─── Input

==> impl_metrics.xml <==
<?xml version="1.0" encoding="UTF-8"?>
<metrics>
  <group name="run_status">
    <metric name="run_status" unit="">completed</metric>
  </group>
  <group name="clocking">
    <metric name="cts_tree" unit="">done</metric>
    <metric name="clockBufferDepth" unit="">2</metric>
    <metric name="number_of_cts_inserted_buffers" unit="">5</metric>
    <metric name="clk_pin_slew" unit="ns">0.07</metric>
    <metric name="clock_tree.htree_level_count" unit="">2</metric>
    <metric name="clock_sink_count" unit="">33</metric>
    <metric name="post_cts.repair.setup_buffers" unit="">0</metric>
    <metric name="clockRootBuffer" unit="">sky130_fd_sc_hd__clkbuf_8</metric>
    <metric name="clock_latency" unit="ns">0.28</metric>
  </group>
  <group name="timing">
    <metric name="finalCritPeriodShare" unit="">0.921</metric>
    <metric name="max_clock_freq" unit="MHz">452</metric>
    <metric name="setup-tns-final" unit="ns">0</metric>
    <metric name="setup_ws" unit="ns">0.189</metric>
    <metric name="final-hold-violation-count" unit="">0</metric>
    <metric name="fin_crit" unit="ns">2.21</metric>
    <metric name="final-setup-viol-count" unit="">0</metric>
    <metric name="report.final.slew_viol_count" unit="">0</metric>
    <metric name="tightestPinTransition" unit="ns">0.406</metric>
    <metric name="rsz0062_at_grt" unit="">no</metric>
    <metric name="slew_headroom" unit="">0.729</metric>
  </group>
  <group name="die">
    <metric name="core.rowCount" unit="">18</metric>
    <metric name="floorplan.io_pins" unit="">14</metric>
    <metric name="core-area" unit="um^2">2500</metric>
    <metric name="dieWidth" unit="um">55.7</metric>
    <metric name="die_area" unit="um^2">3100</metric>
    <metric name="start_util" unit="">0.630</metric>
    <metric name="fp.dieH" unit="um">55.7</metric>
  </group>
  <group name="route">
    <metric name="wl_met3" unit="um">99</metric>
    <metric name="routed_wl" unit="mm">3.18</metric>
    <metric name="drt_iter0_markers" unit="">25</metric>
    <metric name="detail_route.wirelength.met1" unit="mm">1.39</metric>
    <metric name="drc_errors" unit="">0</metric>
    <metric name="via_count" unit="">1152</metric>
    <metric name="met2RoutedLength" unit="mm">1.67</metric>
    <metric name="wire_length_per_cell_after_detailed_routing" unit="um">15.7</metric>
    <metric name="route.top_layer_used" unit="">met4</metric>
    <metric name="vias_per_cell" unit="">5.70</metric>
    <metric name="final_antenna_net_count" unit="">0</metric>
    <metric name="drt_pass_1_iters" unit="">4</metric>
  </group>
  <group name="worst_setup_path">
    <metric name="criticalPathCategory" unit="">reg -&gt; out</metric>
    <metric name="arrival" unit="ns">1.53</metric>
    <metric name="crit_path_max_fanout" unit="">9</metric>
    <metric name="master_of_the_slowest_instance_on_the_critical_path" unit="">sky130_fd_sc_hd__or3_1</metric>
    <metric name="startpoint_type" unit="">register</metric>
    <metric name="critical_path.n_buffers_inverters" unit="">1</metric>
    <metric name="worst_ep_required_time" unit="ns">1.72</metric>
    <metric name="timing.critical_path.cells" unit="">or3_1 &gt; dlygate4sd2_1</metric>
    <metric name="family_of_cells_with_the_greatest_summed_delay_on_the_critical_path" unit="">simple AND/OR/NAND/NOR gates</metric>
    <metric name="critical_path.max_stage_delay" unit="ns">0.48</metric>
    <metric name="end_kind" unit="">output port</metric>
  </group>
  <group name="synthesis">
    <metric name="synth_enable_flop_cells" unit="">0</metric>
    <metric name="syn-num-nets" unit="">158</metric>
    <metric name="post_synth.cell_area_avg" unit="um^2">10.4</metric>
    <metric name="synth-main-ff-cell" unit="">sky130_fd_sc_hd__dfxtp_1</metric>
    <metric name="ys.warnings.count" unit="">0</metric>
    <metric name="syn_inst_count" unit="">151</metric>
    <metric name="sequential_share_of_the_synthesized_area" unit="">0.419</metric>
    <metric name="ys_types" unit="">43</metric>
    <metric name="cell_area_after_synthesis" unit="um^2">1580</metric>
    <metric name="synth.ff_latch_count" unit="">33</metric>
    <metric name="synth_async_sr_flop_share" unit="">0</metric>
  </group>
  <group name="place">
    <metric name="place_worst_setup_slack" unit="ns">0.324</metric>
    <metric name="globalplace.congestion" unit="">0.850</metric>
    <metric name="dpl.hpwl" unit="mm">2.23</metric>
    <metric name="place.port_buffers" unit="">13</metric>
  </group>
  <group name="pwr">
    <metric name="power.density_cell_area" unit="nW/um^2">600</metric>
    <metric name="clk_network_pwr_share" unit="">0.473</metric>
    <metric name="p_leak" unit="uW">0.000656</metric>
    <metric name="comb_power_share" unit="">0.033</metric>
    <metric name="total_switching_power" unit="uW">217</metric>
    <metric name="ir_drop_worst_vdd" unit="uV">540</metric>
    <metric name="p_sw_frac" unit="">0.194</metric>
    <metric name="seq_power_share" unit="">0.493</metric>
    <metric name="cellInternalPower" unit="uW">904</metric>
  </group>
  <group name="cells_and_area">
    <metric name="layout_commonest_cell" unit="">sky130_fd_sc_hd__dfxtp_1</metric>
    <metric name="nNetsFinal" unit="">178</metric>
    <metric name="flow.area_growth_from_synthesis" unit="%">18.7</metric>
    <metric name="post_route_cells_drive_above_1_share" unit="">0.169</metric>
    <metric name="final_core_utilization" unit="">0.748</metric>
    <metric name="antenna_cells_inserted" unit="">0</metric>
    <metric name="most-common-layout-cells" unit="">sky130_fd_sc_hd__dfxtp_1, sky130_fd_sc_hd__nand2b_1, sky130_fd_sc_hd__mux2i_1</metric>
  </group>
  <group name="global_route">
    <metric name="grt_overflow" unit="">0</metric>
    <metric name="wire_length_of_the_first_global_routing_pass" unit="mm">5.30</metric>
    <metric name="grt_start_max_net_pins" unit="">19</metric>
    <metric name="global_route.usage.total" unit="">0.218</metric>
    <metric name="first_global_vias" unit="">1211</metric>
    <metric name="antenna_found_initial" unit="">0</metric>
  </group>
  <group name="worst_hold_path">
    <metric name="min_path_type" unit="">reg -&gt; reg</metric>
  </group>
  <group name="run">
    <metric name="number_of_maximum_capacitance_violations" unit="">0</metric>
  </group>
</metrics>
**config.mk**
```make
export PLATFORM = sky130hd
export DESIGN_NAME = impulse_capture_flat
export DESIGN_NICKNAME = d
export VERILOG_FILES = /design/src/rtl/impulse_capture_pkg.sv /design/src/rtl/impulse_capture_if.sv /design/src/rtl/capture_buf.sv /design/src/rtl/impulse_capture.sv /design/src/flat_wrapper.sv
export SDC_FILE = /design/constraint.sdc
export NUM_CORES = 1
export LEC_CHECK = 0
export ABC_AREA = 1
export BUFFER_PORTS_ARGS = -buffer_cell sky130_fd_sc_hd__buf_2
export CELL_PAD_IN_SITES_DETAIL_PLACEMENT = 0
export CELL_PAD_IN_SITES_GLOBAL_PLACEMENT = 1
export CORE_MARGIN = 4
export CORE_UTILIZATION = 56
export DETAILED_ROUTE_END_ITERATION = 10
export MAX_ROUTING_LAYER = met4
export PLACE_DENSITY_LB_ADDON = 0.2
export SYNTH_ARGS = -nofsm -noshare
export SYNTH_HDL_FRONTEND = slang
export SYNTH_SLANG_ARGS = --single-unit
```
**constraint.sdc**
```tcl
create_clock -name clk -period 5.1 [get_ports clk]
set_input_delay 0.51 -clock clk [delete_from_list [all_inputs] [get_ports clk]]
set_output_delay 0.51 -clock clk [all_outputs]
set_load 0.01 [all_outputs]
```
--- config.mk ---
export PLATFORM = sky130hd
export DESIGN_NAME = fib2axis_rxctrl
export DESIGN_NICKNAME = d
export VERILOG_FILES = /design/src/rtl/fib2axis_rxctrl_pkg.sv /design/src/rtl/fib2axis_rxctrl_skid2.sv /design/src/rtl/fib2axis_rxctrl.sv
export SDC_FILE = /design/constraint.sdc
export NUM_CORES = 1
export LEC_CHECK = 0
export CAP_MARGIN = 40
export CORE_ASPECT_RATIO = 0.6
export CORE_MARGIN = 2
export CORE_UTILIZATION = 50
export DETAILED_ROUTE_END_ITERATION = 12
export GPL_ROUTABILITY_DRIVEN = 0
export PLACE_DENSITY = 0.8
export SLEW_MARGIN = 5
export SYNTH_ARGS = -nofsm -noshare
export SYNTH_HDL_FRONTEND = slang
export SYNTH_HIERARCHICAL = 1
export SYNTH_SLANG_ARGS = --single-unit
--- constraint.sdc ---
create_clock -name rx_mac_aclk -period 4.75 [get_ports rx_mac_aclk]
set_clock_uncertainty 0.2 [all_clocks]
set_input_delay 1.425 -clock rx_mac_aclk [delete_from_list [all_inputs] [get_ports rx_mac_aclk]]
set_output_delay 1.425 -clock rx_mac_aclk [all_outputs]
set_load 0.005 [all_outputs]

──────

_Task description_. Go line by line through the data above and report each one that holds the string "timing".

_Output of the task_.
  <group name="timing">
    <metric name="timing.critical_path.cells" unit="">or3_1 &gt; dlygate4sd2_1</metric>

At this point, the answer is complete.